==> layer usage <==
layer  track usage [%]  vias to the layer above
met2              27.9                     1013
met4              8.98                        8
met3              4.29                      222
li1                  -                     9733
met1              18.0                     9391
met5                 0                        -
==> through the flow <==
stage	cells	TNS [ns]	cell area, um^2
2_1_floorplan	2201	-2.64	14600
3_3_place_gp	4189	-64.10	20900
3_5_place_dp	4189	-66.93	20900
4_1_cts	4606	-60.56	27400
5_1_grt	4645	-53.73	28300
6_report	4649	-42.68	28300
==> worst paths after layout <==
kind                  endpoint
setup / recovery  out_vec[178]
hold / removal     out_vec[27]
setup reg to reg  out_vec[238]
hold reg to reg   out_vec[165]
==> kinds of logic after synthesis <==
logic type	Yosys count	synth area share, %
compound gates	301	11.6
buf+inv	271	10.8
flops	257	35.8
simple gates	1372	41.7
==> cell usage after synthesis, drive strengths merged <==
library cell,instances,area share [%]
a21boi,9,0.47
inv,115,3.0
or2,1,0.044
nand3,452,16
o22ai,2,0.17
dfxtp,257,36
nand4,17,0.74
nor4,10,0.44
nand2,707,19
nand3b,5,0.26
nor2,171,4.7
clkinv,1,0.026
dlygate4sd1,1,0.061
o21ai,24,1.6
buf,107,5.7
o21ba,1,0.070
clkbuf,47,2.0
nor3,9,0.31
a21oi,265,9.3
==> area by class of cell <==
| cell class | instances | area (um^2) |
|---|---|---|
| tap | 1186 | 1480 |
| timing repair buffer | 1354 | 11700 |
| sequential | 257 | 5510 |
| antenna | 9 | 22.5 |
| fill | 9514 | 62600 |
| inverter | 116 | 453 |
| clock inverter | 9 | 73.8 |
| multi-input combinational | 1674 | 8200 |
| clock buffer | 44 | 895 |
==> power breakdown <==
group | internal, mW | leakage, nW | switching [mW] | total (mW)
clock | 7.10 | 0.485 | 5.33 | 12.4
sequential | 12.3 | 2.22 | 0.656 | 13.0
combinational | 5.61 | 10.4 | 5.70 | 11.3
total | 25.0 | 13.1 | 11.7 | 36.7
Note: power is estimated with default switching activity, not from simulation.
$ cat config.mk
export PLATFORM = sky130hd
export DESIGN_NAME = gpio_evt_top
export DESIGN_NICKNAME = d
export VERILOG_FILES = /design/src/rtl/gpio_evt_pkg.sv /design/src/rtl/gpio_evt_ctrl.sv /design/src/rtl/gpio_evt_datapath.sv /design/src/rtl/gpio_evt_top.sv
export SDC_FILE = /design/constraint.sdc
export NUM_CORES = 1
export LEC_CHECK = 0
export ABC_CLOCK_PERIOD_IN_PS = 3200
export BUFFER_PORTS_ARGS = -buffer_cell sky130_fd_sc_hd__buf_2
export CAP_MARGIN = 20
export CORE_MARGIN = 4
export CORE_UTILIZATION = 50
export CTS_BUF_LIST = sky130_fd_sc_hd__clkbuf_4 sky130_fd_sc_hd__clkbuf_8 sky130_fd_sc_hd__clkbuf_16
export DETAILED_ROUTE_END_ITERATION = 7
export PLACE_DENSITY = 0.69
export SYNTH_ARGS = -nofsm -noshare
export SYNTH_HDL_FRONTEND = slang
export SYNTH_SLANG_ARGS = --single-unit
$ cat constraint.sdc
create_clock -name clk -period 3.2 [get_ports clk]
set_input_delay 0.64 -clock clk [delete_from_list [all_inputs] [get_ports clk]]
set_output_delay 0.64 -clock clk [all_outputs]
set_load 0.01 [all_outputs]
$ cat src/rtl/gpio_evt_pkg.sv
package gpio_evt_pkg;

  // Word offsets of the register port; software depends on this layout.
  typedef enum logic [2:0] {
    OFS_STATUS = 3'd0,
    OFS_IRQEN  = 3'd1,
    OFS_WAKEEN = 3'd2,
    OFS_LVLLO  = 3'd3,
    OFS_LVLHI  = 3'd4,
    OFS_RISE   = 3'd5,
    OFS_FALL   = 3'd6,
    OFS_PINS   = 3'd7
  } regOfs_t;

  // Strobes from the decode to the datapath, at most one per cycle.
  typedef struct packed {
    logic clrStatus;
    logic ldIrqEn;
    logic ldWakeEn;
    logic ldLvlLo;
    logic ldLvlHi;
    logic ldRise;
    logic ldFall;
  } regStrobe_t;

endpackage

$ cat src/rtl/gpio_evt_ctrl.sv
module gpio_evt_ctrl
  import gpio_evt_pkg::*;
(
  input  logic       clk,
  input  logic       rstN,
  input  logic       regWr,
  input  logic [2:0] regAddr,
  output regStrobe_t strb
);

  always_comb begin
    strb = '0;
    if (regWr) begin
      case (regOfs_t'(regAddr))
        OFS_STATUS: strb.clrStatus = 1'b1;
        OFS_IRQEN:  strb.ldIrqEn   = 1'b1;
        OFS_WAKEEN: strb.ldWakeEn  = 1'b1;
        OFS_LVLLO:  strb.ldLvlLo   = 1'b1;
        OFS_LVLHI:  strb.ldLvlHi   = 1'b1;
        OFS_RISE:   strb.ldRise    = 1'b1;
        OFS_FALL:   strb.ldFall    = 1'b1;
        default:    strb = '0;
      endcase
    end
  end


  strobe_onehot_chk: assert property (@(posedge clk) disable iff (!rstN)
    $onehot0(strb));


  pins_readonly_chk: assert property (@(posedge clk) disable iff (!rstN)
    (regWr && regAddr == 3'd7) |-> (strb == '0));

endmodule

$ cat src/rtl/gpio_evt_datapath.sv
module gpio_evt_datapath
  import gpio_evt_pkg::*;
#(
  parameter int LINES = 32
) (
  input  logic             clk,
  input  logic             rstN,
  input  regStrobe_t       strb,
  input  logic [LINES-1:0] wdata,
  input  logic [2:0]       rdAddr,
  input  logic [LINES-1:0] pinIn,
  output logic [LINES-1:0] rdata,
  output logic             irqOut,
  output logic             wakeOut
);

  logic [LINES-1:0] statusQ, irqEnQ, wakeEnQ, lvlLoQ, lvlHiQ, riseEnQ, fallEnQ;
  logic [LINES-1:0] pinPrevQ;
  logic [LINES-1:0] evtVec;
  logic [LINES-1:0] clrMask;
  logic [LINES-1:0] statusD;
  logic             clrNow;

  // Configuration registers
  always_ff @(posedge clk) begin
    if (!rstN) begin
      irqEnQ  <= '0;
      wakeEnQ <= '0;
      lvlLoQ  <= '0;
      lvlHiQ  <= '0;
      riseEnQ <= '0;
      fallEnQ <= '0;
    end else begin
      if (strb.ldIrqEn)  irqEnQ  <= wdata;
      if (strb.ldWakeEn) wakeEnQ <= wdata;
      if (strb.ldLvlLo)  lvlLoQ  <= wdata;
      if (strb.ldLvlHi)  lvlHiQ  <= wdata;
      if (strb.ldRise)   riseEnQ <= wdata;
      if (strb.ldFall)   fallEnQ <= wdata;
    end
  end

  // Per-line event detection against the value seen on the previous edge
  for (genvar i = 0; i < LINES; i++) begin : g_line
    logic roseNow, fellNow;
    assign roseNow   = pinIn[i] & ~pinPrevQ[i];
    assign fellNow   = ~pinIn[i] & pinPrevQ[i];
    assign evtVec[i] = (riseEnQ[i] & roseNow) | (fallEnQ[i] & fellNow)
                     | (lvlHiQ[i] & pinIn[i]) | (lvlLoQ[i] & ~pinIn[i]);
  end

  assign clrNow  = strb.clrStatus;
  assign clrMask = clrNow ? wdata : '0;
  // A fresh event overrides a clear on the same edge
  assign statusD = (statusQ & ~clrMask) | evtVec;

  always_ff @(posedge clk) begin
    if (!rstN) begin
      statusQ  <= '0;
      pinPrevQ <= '0;
    end else begin
      statusQ  <= statusD;
      pinPrevQ <= pinIn;
    end
  end

  always_comb begin
    case (regOfs_t'(rdAddr))
      OFS_STATUS: rdata = statusQ;
      OFS_IRQEN:  rdata = irqEnQ;
      OFS_WAKEEN: rdata = wakeEnQ;
      OFS_LVLLO:  rdata = lvlLoQ;
      OFS_LVLHI:  rdata = lvlHiQ;
      OFS_RISE:   rdata = riseEnQ;
      OFS_FALL:   rdata = fallEnQ;
      default:    rdata = pinIn;
    endcase
  end

  assign irqOut  = |(statusQ & irqEnQ);
  assign wakeOut = |(statusQ & wakeEnQ);


  status_hold_chk: assert property (@(posedge clk) disable iff (!rstN)
    !clrNow |=> (($past(statusQ) & ~statusQ) == '0));


  level_set_chk: assert property (@(posedge clk) disable iff (!rstN)
    1'b1 |=> ((((($past(pinIn) & $past(lvlHiQ)) | (~$past(pinIn) & $past(lvlLoQ))))
               & ~statusQ) == '0));


  event_wins_chk: assert property (@(posedge clk) disable iff (!rstN)
    clrNow |=> (($past(evtVec) & ~statusQ) == '0));


  irq_gate_chk: assert property (@(posedge clk) disable iff (!rstN)
    irqOut |-> (irqEnQ != '0));


  wake_gate_chk: assert property (@(posedge clk) disable iff (!rstN)
    wakeOut |-> (wakeEnQ != '0));

endmodule

$ cat src/rtl/gpio_evt_top.sv
module gpio_evt_top
  import gpio_evt_pkg::*;
#(
  parameter int LINES = 32
) (
  input  logic             clk,
  input  logic             rstN,
  input  logic             regWr,
  input  logic [2:0]       regAddr,
  input  logic [LINES-1:0] regWdata,
  output logic [LINES-1:0] regRdata,
  input  logic [LINES-1:0] pinIn,
  output logic             irqOut,
  output logic             wakeOut
);

  regStrobe_t strb;

  gpio_evt_ctrl u_ctrl (
    .clk     (clk),
    .rstN    (rstN),
    .regWr   (regWr),
    .regAddr (regAddr),
    .strb    (strb)
  );

  gpio_evt_datapath #(.LINES(LINES)) u_dp (
    .clk     (clk),
    .rstN    (rstN),
    .strb    (strb),
    .wdata   (regWdata),
    .rdAddr  (regAddr),
    .pinIn   (pinIn),
    .rdata   (regRdata),
    .irqOut  (irqOut),
    .wakeOut (wakeOut)
  );

endmodule

# Word-level counts from Yosys, hierarchy flattened
# Cells that the tools add are included.
# word_totals
word_cells	384
regBits	256
output_inout_bits	34
input_bits	70
# op_classes
n_bitwise	357
n_eq_ne	6
reduce_logical	3
muxes	10
# ops
operator	count
$pmux 32 s7	1
$and 1x1->1	192
$and 32x32->32	3
$or 1x1->1	96
$not 1->1	64
$reduce_or 32->1	2
$mux 32	1
$not 32->32	1
$or 32x32->32	1
$eq 3x3->1 const B	3
$mux 1	7
$mux 7	1
$eq 3x2->1 const B	2
$eq 3x1->1 const B	1
$logic_not 3->1	1

# Logic depth before layout (Yosys ltp)
# logic_depth
word_depth	7
depth_mapped	7
ltp_nobuf	4

# Hierarchy
# Synthesis repeated with hierarchy kept, for this count alone.
# hier_totals
hier_cells	1306
area_unflattened_um2	12386.9
# modules_own_cells
module	area_each_um2	cells_per_inst	instances
gpio_evt_datapath	12300.5	1299	1
gpio_evt_ctrl	86.3	7	1

# Least setup slack after synthesis
# OpenSTA, ideal clock, no wires.
# synth_timing
path_type	input to output
start	in regAddr[2]
end	out regRdata[30]
path_stages	7
setup_slack_ns	0.819
t_arrival_ns	1.741
path_buffers	4
cell_sequence	buf_4 > buf_2 > buf_4 > buf_2 > o21ai_0 > a22oi_1 > a21oi_1
# synth_via
elab_chain_len	2
word_cells_on_any_way	8
classes_between	6 x eq/ne; 1 x mux; 1 x reduce/logical
# synth_rtl
element	line_no	text
from (decl)	gpio_evt_top.sv:9	input logic [2:0] regAddr,
$eq 3x3->1 (tied with other cells)	gpio_evt_datapath.sv:68	case (regOfs_t'(rdAddr))
$pmux 32 s7 *	gpio_evt_datapath.sv:68	
to (decl)	gpio_evt_top.sv:11	output logic [LINES-1:0] regRdata,
# Mark *: on every way between the ends. The rest lies on a longest branch, timed or not.

# Worst setup path in the final report
# layout_timing
start	in regAddr[0]
end	out regRdata[1]
# The elaborated chain is that of the path after synthesis.

==> impl_metrics.ini <==
[clock_tree]
cts_root_buf = clkbuf_16
h-tree-depth = 1
ctsHoldBuffers = 0
ctsResizeCount = 0
cts_made_buffers = 28
path_clk_slew_ns = 0.06
clkSinkCount = 256
clock_path_buffers = 3
post-cts-setup-buffer-count = 0
clk_latency_ns = 0.54
cts_tree = built

[sta]
hold_violations = 0
min_period_ns = 3.022
slew_violations = 0
rsz0062_at_grt = false
layout_setup_ws_ns = 0.1784
setup_tns_ns = 0
fin_skew_ns = 0.01122
fin_crit_sh = 0.9443
tightest_slew_ns = 0.7856
setup_viol = 0
relSlewSlack = 0.4752
fmax_ghz = 0.3309

[route]
avgRoutedWirePerCell_um = 21.48
ant_nets = 0
drc = 0
dr.pass1.iters = 5
drtIter0Drc = 1360
vias = 11440
wl_mm = 40.36
via_per_inst = 6.088

[pwr]
p_leak_uw = 0.004921
p_per_area_nw_per_um2 = 537.4
power.total_uw = 7503
peakVddDrop_mv = 0.3753

[placement]
gp_congestion = 0.9254
portBuffers = 103
place.detailed.hpwl_mm = 26.77
pre_cts_ws_ns = 0.2539
dp_cells = 1829

[hold_path]
hold_path_class = input pin to register

[critical_path]
slowest_delay_ns = 0.44
path_common_cell = buf_2
crit_slowest_cell = buf_4
crit_chain = buf_2, buf_4, mux2_2, a22oi_1, o211ai_1, o21a_1, buf_2
required_ns = 2.56
cp-start-kind = input pin
path_buf_inv = 3
crit_type = input pin to output port
worst-path-max-fanout = 29
cp.arrival_ns = 2.38
critPathCaptureType = output port
r2r_slack_ns = 2.25
path_delay_family = buffers and inverters

[synth]
synth-seq-cells = 256
yosysWarnings = 0
synth_nets = 1541
synth_area_per_cell_um2 = 8.220
ys_seq_area_frac = 0.4238
syn_area_um2 = 12090
ys_types = 38
syn_inst = 1471

[grt]
grt_max_degree = 85
antenna_found_initial = 2
grt_pass1_wl_mm = 62.83
track_usage = 0.2979
first_global_vias = 10800
grt_overflow_total = 0

[floorplanning]
initial_core_util = 0.5121
dieArea_um2 = 26740
die-height_um = 163.5
pin_count = 104
die_w_um = 163.5
row_count = 56
coreArea_um2 = 23610

[final_layout]
drive_gt1_frac = 0.1488
final_cells = 1879
syn_to_final_growth_pct = 15.46
final_cell_mix = 402 x nand2_1, 256 x dfxtp_1, 116 x a21boi_1, 108 x a21boi_0, 102 x buf_2
final_common_cell = nand2_1
fin_util = 0.5912
fin_nets = 1610

[job]
drv_cap = 0

[run_status]
status = finished clean
logic make-up after synthesis:
kind of cell | Yosys count | synth area share
and+or+nand+nor | 496 | 0.1732
muxes | 26 | 0.02401
AOI/OAI and AO/OA | 551 | 0.3290
DFF | 256 | 0.4238
buffers and inverters | 142 | 0.04998
flip-flops by register name (all words and copies together), names as in the netlist:
name and cells:
u_dp.fallEnQ 32, u_dp.irqEnQ 32, u_dp.statusQ 32, u_dp.riseEnQ 32, u_dp.pinPrevQ 32, u_dp.wakeEnQ 32
u_dp.lvlLoQ 32, u_dp.lvlHiQ 32
stage by stage:
step	hold WS [ns]	area [um2]
after detailed placement	0.4615	12990
after floorplan	0.4432	12090
after global placement	0.4540	12990
after CTS	0.3314	13960
after global routing	0.3472	13960
final	0.3494	13960
final timing paths:
check	start	end	depth (start not counted)
worst max-delay path	regAddr[0]	regRdata[1]	7
worst min-delay path	pinIn[27]	u_dp.pinPrevQ[27]	2
worst max register to register	u_dp.pinPrevQ[16]	u_dp.statusQ[16]	3
worst min register to register	u_dp.riseEnQ[18]	u_dp.riseEnQ[18]	2
Yosys cell counts (all sizes together):
cell type | instances | area share
clkbuf | 69 | 0.022
nor2 | 6 | 0.0021
mux2i | 2 | 0.0017
a221oi | 6 | 0.0043
nor3 | 4 | 0.0029
nand4 | 8 | 0.0041
or3 | 1 | 0.00052
a21oi | 65 | 0.027
o21ai | 14 | 0.0058
nor2b | 29 | 0.015
a211oi | 32 | 0.020
a21o | 1 | 0.00062
a32oi | 1 | 0.00072
o221ai | 24 | 0.017
mux2 | 24 | 0.022
and3 | 1 | 0.00052
inv | 32 | 0.0099
nand2 | 402 | 0.12
a21boi | 224 | 0.14
a31oi | 7 | 0.0036
a2bb2oi | 1 | 0.00072
buf | 41 | 0.018
o211ai | 26 | 0.016
nand3 | 4 | 0.0017
a22oi | 87 | 0.054
and2 | 33 | 0.017
o22a | 6 | 0.0043
dfxtp | 256 | 0.42
and3b | 1 | 0.00072
o21a | 57 | 0.035
or4 | 2 | 0.0012
nand2b | 5 | 0.0026
worst reg2reg max path: stages (launching register included):
cell and delay [ns]:
dfxtp_1 0.32, a211oi_1 0.26, a21oi_1 0.08, o21a_1 0.19
report_power, final:
group	internal, uW	switching [uW]	total, uW
Sequential	3290	117	3410
Clock	2060	1300	3360
Combinational	295	437	732
layout make-up:
type | instances | area [um2]
Fill cell | 2134 | 9652
Clock buffer | 43 | 893.4
Sequential cell | 256 | 5125
Tap cell | 319 | 399.1
Antenna cell | 1 | 2.502
Inverter | 32 | 120.1
Multi-Input combinational cell | 1073 | 6399
Timing Repair Buffer | 149 | 942.2
Clock inverter | 6 | 80.08
per-layer routing:
metal  vias up  part of all wire  GRT usage
li1       5314                 -          -
met5         -           0.00032          0
met2       504              0.44     0.4602
met3        93             0.088    0.05804
met4         2             0.032    0.09417
met1      5527              0.44     0.4213
(Power assumes the default switching activity.)
### src/rtl/dbd_mode_fsm.sv
module dbd_mode_fsm
    import dbd_pkg::*;
(
    input  logic       clk,
    input  logic       rst_n,
    input  logic       map_sel_i,
    output map_state_e mode_o
);
    map_state_e state_q, state_d;

    always_ff @(posedge clk) begin
        if (!rst_n) state_q <= map_sel_i ? ST_WIDE : ST_BASE;
        else        state_q <= state_d;
    end

    always_comb begin
        state_d = state_q;
        unique case (state_q)
            ST_BASE: state_d = ST_BASE;
            ST_WIDE: state_d = ST_WIDE;
            default: state_d = ST_BASE;
        endcase
    end

    assign mode_o = state_q;

    // map is frozen outside reset
    a_r9_map_frozen: assert property (@(posedge clk) disable iff (!rst_n)
        $past(rst_n) |-> $stable(state_q));
endmodule

### src/rtl/dbd_lut.sv
module dbd_lut
    import dbd_pkg::*;
(
    input  map_state_e          mode_i,
    input  logic [IDX_BITS-1:0] idx_i,
    output dec_word_t           word_o
);
    dec_word_t table_w [NUM_ENTRY];

    for (genvar e = 0; e < NUM_ENTRY; e++) begin : g_entry
        assign table_w[e] = decode_entry(mode_i, IDX_BITS'(e));
    end

    assign word_o = table_w[idx_i];
endmodule

### src/rtl/dbd_out_reg.sv
module dbd_out_reg
    import dbd_pkg::*;
(
    input  logic                 clk,
    input  logic                 rst_n,
    input  logic                 load_i,
    input  dec_word_t            word_i,
    input  logic [1:0]           ma8_i,
    input  logic                 dack_n_i,
    output logic [NUM_BANKS-1:0] ras_en_o,
    output logic [NUM_BANKS-1:0] cas_n_o,
    output logic                 cas_sel_o,
    output logic                 ram_sel_n_o,
    output logic                 rom_sel_o,
    output logic [1:0]           ma8_o
);
    dec_word_t  word_q;
    logic [1:0] ma8_q;

    always_ff @(posedge clk) begin
        if (!rst_n) begin
            word_q <= '{ras_en: '0, cas_sel: 1'b0, ram_sel_n: 1'b1, rom_sel: 1'b0};
            ma8_q  <= '0;
        end else if (load_i) begin
            word_q <= word_i;
            ma8_q  <= ma8_i;
        end
    end

    always_comb begin
        ras_en_o    = word_q.ras_en;
        cas_n_o     = ~(word_q.ras_en & {NUM_BANKS{word_q.cas_sel}});
        cas_sel_o   = word_q.cas_sel;
        ram_sel_n_o = word_q.ram_sel_n;
        rom_sel_o   = word_q.rom_sel;
        ma8_o       = ma8_q;
    end

    // one bank at most
    a_r2_one_bank: assert property (@(posedge clk) disable iff (!rst_n)
        $onehot0(ras_en_o));
    // ROM excludes RAM
    a_r6_rom_excl: assert property (@(posedge clk) disable iff (!rst_n)
        rom_sel_o |-> (ras_en_o == '0) && ram_sel_n_o);
    // refresh blanks column strobes
    a_r8_cas_blank: assert property (@(posedge clk) disable iff (!rst_n)
        ($past(rst_n) && $past(load_i) && !$past(dack_n_i)) |-> (&cas_n_o));
    // hold without strobe
    a_r10_hold: assert property (@(posedge clk) disable iff (!rst_n)
        ($past(rst_n) && !$past(load_i)) |-> ($stable(ras_en_o) && $stable(cas_n_o) && $stable(ma8_o)));
endmodule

* * * *

**TO DO**
Find each line in the records above that contains "gates", and copy it.

**REPLY TO THE TASK**
compound gates	301	11.6
simple gates	1372	41.7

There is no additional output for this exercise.